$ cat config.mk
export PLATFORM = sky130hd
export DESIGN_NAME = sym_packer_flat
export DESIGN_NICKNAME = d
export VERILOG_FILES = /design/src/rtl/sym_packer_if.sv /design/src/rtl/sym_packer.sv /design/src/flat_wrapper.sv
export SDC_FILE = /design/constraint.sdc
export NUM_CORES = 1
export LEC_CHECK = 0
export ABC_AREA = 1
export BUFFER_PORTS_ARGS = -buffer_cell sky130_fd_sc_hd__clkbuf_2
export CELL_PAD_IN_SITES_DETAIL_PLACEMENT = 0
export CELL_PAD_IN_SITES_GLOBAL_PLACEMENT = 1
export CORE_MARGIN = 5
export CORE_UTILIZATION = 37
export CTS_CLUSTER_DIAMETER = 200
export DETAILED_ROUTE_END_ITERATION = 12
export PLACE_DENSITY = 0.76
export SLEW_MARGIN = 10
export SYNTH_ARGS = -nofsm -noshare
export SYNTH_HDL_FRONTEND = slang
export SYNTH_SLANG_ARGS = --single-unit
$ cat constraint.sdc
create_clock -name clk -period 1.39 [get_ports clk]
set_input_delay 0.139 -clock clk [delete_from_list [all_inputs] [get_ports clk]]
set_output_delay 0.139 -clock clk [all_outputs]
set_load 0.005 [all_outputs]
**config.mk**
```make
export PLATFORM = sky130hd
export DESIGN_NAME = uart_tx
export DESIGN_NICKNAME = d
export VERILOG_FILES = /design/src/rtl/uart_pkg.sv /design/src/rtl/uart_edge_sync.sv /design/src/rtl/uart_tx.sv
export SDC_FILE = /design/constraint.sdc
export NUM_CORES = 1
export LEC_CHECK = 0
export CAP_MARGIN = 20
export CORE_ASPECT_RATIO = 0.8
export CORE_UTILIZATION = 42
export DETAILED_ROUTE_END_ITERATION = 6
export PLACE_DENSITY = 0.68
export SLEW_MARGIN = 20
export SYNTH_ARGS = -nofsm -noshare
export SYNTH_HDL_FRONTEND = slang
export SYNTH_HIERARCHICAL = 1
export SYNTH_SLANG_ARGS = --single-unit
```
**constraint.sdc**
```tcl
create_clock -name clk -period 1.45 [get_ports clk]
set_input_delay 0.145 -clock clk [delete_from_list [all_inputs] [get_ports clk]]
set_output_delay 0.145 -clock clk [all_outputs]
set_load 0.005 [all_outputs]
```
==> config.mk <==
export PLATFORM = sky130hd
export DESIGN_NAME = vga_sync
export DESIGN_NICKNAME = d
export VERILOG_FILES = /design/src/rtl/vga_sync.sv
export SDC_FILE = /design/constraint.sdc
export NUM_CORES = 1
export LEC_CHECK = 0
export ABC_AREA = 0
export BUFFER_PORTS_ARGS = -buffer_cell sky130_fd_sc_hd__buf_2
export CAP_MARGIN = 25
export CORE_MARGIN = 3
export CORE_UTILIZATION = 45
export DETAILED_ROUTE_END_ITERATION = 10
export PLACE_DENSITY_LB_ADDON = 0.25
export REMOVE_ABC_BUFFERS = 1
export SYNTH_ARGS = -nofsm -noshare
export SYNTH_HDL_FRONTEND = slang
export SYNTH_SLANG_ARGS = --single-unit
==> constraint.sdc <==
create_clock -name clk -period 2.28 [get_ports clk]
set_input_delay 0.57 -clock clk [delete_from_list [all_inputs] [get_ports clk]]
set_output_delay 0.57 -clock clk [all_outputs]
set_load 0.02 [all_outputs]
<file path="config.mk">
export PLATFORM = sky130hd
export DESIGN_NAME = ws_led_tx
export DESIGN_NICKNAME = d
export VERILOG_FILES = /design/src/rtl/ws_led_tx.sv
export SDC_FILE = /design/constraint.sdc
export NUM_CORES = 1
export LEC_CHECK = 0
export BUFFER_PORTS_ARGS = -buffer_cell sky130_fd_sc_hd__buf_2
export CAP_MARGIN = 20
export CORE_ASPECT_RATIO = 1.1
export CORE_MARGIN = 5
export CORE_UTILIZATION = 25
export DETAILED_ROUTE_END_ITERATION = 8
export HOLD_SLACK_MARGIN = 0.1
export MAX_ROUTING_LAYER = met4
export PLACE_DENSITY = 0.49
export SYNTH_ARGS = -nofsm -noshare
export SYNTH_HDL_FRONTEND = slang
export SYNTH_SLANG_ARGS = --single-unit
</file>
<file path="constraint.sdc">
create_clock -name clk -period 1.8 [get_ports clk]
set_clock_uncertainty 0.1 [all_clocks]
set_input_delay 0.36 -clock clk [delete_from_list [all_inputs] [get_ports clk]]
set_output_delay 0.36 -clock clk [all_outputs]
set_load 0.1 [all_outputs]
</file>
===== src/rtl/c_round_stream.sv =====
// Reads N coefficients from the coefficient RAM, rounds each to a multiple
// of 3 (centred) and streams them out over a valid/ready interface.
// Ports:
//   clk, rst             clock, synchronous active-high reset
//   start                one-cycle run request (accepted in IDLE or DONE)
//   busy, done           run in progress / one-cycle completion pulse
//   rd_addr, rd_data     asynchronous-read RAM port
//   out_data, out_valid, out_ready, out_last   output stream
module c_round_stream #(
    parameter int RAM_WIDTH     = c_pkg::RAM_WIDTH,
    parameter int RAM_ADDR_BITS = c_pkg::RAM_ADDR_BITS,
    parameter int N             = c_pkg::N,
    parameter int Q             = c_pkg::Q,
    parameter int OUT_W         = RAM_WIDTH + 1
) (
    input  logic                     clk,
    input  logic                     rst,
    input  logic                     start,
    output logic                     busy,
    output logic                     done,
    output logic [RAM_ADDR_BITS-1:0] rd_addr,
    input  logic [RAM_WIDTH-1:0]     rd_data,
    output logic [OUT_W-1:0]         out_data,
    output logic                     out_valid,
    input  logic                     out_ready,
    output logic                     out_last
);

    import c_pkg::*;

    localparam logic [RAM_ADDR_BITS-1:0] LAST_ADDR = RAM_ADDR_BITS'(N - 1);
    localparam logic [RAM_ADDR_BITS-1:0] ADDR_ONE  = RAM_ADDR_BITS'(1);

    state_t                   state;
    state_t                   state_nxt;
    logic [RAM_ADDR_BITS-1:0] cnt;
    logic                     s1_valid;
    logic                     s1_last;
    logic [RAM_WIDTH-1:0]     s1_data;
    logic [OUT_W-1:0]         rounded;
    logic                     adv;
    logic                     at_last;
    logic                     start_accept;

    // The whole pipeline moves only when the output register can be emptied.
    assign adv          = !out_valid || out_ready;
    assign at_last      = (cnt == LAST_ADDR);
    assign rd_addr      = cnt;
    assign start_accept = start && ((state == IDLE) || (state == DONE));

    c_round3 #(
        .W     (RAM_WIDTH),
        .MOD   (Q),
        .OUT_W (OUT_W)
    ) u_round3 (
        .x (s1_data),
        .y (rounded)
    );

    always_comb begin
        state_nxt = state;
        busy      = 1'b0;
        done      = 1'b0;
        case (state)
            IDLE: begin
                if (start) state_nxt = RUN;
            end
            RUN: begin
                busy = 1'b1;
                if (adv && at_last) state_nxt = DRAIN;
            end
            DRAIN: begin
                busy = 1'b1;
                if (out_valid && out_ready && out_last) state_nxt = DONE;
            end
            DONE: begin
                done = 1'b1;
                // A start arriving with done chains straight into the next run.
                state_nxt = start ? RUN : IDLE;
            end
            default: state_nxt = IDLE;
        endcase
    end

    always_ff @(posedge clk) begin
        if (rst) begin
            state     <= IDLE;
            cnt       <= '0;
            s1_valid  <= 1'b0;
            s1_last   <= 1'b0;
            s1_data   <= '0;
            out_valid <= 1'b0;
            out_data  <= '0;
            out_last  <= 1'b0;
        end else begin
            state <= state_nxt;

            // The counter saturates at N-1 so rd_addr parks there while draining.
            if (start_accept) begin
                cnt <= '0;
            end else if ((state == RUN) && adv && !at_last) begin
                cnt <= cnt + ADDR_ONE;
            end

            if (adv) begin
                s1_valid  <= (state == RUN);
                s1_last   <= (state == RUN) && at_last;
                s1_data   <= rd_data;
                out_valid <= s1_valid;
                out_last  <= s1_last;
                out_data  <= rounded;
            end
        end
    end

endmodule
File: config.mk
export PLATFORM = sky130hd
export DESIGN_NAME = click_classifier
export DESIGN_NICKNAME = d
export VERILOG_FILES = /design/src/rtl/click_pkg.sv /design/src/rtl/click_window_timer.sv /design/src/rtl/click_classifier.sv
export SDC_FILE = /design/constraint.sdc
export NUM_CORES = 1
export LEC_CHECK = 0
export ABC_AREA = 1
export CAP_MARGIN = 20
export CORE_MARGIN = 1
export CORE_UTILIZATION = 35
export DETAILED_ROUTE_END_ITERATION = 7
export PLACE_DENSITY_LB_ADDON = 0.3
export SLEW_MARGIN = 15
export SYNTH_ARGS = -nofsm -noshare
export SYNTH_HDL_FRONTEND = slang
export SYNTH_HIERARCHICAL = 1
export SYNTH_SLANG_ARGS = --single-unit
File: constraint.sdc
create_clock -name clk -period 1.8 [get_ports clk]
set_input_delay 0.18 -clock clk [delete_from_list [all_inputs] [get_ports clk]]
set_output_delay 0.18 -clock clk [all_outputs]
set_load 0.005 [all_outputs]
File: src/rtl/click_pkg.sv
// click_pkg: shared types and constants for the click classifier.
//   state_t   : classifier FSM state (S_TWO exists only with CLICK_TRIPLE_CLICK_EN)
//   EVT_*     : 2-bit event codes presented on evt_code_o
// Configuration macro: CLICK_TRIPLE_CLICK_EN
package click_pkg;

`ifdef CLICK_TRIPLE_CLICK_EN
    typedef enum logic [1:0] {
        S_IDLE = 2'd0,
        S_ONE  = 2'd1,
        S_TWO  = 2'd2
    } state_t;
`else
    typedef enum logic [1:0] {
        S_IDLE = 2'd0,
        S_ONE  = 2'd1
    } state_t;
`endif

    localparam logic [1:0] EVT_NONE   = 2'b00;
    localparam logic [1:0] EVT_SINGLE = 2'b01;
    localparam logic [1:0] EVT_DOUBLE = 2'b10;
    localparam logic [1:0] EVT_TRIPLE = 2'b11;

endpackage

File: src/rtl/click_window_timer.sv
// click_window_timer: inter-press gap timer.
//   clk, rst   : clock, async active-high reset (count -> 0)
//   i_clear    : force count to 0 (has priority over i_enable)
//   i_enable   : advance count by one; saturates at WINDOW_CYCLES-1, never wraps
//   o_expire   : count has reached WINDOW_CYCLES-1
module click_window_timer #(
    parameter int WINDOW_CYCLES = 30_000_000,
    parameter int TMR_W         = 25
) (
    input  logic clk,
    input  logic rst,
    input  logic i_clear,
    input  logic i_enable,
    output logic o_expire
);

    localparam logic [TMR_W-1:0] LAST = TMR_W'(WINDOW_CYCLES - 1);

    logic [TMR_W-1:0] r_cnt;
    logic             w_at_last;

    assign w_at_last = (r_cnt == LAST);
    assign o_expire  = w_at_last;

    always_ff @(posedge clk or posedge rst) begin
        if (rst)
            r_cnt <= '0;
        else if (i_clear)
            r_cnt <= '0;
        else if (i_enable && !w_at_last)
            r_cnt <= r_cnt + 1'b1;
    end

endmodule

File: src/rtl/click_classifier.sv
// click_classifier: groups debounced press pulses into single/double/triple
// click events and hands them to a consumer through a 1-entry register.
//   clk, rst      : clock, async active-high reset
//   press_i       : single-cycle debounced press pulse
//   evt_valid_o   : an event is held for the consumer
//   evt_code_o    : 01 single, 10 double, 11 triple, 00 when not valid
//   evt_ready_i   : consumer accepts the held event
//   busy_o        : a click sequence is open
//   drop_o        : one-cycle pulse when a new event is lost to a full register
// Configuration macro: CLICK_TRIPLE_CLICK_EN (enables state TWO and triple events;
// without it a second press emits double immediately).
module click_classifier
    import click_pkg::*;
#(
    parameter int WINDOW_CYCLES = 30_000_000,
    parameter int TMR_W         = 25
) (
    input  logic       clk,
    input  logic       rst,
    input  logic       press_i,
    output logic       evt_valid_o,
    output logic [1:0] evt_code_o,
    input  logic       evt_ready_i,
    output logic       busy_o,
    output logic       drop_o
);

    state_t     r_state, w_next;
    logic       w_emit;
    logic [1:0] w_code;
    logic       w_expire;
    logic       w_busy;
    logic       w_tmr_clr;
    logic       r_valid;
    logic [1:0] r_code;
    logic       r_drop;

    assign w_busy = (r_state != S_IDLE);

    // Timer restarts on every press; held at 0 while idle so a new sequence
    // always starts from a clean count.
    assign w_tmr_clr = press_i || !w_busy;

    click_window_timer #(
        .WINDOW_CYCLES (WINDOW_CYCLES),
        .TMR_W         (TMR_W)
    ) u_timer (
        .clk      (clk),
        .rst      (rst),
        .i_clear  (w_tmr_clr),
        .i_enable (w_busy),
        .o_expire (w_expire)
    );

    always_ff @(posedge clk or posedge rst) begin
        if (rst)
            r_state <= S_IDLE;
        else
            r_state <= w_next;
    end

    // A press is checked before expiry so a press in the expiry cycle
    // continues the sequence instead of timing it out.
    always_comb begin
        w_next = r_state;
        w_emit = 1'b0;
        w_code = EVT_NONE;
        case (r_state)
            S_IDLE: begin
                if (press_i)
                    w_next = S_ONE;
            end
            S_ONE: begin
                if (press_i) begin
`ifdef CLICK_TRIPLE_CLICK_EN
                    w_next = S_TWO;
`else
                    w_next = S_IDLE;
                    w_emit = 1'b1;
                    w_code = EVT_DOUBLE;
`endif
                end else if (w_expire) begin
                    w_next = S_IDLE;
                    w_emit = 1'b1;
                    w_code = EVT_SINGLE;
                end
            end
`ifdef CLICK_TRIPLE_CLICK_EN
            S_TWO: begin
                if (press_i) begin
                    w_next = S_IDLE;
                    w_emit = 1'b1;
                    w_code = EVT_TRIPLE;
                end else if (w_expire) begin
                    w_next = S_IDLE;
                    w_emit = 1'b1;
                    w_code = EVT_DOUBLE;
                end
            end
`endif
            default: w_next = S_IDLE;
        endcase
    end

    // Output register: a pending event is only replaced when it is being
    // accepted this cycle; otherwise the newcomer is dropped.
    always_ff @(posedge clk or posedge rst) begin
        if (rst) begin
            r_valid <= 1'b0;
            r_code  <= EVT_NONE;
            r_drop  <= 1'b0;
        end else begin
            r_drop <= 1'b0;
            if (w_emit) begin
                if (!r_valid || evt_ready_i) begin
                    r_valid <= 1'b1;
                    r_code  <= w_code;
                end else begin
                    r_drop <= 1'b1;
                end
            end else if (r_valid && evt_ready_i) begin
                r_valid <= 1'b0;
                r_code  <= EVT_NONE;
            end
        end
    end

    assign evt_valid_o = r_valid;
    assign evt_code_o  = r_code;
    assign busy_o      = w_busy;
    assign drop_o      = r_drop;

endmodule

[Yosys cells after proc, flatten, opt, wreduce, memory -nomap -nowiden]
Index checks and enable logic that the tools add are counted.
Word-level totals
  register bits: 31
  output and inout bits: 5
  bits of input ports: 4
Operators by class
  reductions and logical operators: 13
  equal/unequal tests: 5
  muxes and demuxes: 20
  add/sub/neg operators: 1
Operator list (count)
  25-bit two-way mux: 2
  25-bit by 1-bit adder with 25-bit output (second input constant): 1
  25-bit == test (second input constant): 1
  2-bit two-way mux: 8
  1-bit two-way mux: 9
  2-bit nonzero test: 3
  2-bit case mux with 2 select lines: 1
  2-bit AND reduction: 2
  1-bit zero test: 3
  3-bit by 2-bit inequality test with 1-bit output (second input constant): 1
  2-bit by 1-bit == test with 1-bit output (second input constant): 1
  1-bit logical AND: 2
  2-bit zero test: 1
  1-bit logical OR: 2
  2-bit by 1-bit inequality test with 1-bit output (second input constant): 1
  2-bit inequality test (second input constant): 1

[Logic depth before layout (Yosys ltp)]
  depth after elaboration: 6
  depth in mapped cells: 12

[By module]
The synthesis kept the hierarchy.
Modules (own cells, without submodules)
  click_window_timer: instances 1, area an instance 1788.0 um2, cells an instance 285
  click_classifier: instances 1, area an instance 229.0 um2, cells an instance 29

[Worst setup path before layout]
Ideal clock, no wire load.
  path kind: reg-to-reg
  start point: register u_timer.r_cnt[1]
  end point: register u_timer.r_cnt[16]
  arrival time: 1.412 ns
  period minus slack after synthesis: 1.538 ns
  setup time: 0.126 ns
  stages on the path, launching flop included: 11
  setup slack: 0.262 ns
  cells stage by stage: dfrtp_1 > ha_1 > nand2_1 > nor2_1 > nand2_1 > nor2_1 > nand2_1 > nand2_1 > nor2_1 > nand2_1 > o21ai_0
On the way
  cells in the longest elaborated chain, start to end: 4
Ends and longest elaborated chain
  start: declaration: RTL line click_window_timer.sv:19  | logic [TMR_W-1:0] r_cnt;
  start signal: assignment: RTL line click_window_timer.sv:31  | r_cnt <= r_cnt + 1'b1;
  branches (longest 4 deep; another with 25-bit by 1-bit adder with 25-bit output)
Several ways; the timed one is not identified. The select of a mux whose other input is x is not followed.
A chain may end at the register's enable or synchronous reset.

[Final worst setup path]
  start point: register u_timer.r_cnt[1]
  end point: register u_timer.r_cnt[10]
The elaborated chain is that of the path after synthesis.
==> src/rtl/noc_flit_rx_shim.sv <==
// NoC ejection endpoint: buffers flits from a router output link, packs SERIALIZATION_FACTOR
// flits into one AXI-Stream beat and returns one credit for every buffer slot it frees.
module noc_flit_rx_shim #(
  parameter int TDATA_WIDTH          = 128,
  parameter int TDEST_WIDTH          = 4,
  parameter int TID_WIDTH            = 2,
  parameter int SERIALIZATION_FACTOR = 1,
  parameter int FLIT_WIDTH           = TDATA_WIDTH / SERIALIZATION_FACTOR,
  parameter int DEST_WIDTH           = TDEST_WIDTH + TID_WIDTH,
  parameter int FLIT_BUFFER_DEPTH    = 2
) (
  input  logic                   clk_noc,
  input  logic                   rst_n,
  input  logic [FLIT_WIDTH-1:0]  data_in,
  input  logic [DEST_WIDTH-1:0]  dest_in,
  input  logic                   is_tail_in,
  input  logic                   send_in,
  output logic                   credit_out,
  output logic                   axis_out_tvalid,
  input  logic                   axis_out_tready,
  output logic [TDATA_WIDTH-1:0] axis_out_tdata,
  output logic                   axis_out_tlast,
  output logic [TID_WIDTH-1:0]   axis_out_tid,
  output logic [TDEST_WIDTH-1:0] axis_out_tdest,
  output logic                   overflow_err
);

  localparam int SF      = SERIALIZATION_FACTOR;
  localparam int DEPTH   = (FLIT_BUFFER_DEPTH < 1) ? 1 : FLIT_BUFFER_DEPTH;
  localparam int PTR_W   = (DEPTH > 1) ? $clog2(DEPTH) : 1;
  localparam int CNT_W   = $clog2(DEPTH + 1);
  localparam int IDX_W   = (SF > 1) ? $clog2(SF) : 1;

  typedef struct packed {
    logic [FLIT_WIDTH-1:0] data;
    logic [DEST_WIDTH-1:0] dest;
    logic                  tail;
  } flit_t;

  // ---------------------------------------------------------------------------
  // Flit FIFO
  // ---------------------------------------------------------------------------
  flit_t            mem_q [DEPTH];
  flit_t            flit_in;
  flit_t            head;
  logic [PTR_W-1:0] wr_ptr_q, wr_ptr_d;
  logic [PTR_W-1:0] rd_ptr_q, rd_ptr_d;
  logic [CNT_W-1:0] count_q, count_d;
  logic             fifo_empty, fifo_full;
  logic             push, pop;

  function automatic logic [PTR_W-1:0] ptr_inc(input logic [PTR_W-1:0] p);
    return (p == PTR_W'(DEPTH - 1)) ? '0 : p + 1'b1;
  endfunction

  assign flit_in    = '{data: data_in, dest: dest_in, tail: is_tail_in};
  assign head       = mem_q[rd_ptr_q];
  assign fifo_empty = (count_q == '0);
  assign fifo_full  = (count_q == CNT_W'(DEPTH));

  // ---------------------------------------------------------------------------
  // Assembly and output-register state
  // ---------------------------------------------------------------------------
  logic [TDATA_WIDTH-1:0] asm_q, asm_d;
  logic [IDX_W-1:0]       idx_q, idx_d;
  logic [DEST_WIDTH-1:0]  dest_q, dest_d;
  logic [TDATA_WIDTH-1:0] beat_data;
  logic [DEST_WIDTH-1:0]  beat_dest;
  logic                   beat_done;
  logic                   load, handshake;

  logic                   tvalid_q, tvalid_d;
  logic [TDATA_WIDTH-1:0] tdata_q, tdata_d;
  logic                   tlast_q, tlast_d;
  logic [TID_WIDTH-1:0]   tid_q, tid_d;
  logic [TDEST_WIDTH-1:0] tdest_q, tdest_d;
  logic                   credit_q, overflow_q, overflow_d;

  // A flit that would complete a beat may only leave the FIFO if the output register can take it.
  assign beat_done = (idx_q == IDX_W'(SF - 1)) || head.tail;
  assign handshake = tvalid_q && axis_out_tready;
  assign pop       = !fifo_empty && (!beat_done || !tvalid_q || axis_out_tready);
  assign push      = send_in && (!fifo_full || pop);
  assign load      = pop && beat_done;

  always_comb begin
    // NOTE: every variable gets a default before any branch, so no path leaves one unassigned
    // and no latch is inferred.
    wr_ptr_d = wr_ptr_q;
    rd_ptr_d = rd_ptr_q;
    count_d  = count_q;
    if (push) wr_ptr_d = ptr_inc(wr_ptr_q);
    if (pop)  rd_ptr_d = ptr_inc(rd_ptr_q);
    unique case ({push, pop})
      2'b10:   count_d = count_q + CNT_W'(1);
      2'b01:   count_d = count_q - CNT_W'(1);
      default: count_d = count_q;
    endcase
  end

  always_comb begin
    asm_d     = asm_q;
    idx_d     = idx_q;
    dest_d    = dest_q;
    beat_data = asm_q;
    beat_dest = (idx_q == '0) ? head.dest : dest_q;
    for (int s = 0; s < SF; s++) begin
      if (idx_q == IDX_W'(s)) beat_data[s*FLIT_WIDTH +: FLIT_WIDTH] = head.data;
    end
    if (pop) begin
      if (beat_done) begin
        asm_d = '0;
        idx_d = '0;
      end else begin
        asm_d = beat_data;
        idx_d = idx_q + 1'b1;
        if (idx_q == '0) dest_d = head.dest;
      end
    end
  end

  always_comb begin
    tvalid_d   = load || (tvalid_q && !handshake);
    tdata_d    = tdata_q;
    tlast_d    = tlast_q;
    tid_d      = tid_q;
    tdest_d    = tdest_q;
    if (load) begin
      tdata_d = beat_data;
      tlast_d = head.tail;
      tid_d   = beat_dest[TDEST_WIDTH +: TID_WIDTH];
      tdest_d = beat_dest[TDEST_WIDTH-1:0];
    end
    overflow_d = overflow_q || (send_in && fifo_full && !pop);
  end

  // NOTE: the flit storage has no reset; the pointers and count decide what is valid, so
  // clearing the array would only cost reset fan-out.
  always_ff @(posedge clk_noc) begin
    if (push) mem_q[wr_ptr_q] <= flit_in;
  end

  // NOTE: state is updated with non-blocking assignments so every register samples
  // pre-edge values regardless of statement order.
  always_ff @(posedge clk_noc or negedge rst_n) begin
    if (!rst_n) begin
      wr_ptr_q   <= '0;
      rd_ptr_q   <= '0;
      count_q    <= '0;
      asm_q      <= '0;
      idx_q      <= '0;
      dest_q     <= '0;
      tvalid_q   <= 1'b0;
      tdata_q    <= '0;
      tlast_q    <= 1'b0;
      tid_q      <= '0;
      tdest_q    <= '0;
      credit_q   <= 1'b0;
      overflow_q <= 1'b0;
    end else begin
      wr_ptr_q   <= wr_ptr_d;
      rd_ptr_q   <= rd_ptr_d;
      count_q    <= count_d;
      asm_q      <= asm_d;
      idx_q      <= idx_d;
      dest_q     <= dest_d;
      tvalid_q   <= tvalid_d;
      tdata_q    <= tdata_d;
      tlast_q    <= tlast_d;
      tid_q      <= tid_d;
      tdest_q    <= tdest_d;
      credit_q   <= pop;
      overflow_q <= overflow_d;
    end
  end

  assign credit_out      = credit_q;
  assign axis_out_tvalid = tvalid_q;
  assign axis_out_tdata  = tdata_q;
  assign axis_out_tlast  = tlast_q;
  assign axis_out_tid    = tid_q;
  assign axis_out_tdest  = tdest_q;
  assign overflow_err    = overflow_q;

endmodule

= = = =

▸ PROBLEM: Go through the entries and copy each line holding the string "period".

▸ ANSWER BELOW:
create_clock -name clk -period 1.39 [get_ports clk]
create_clock -name clk -period 1.45 [get_ports clk]
create_clock -name clk -period 2.28 [get_ports clk]
create_clock -name clk -period 1.8 [get_ports clk]
create_clock -name clk -period 1.8 [get_ports clk]
  period minus slack after synthesis: 1.538 ns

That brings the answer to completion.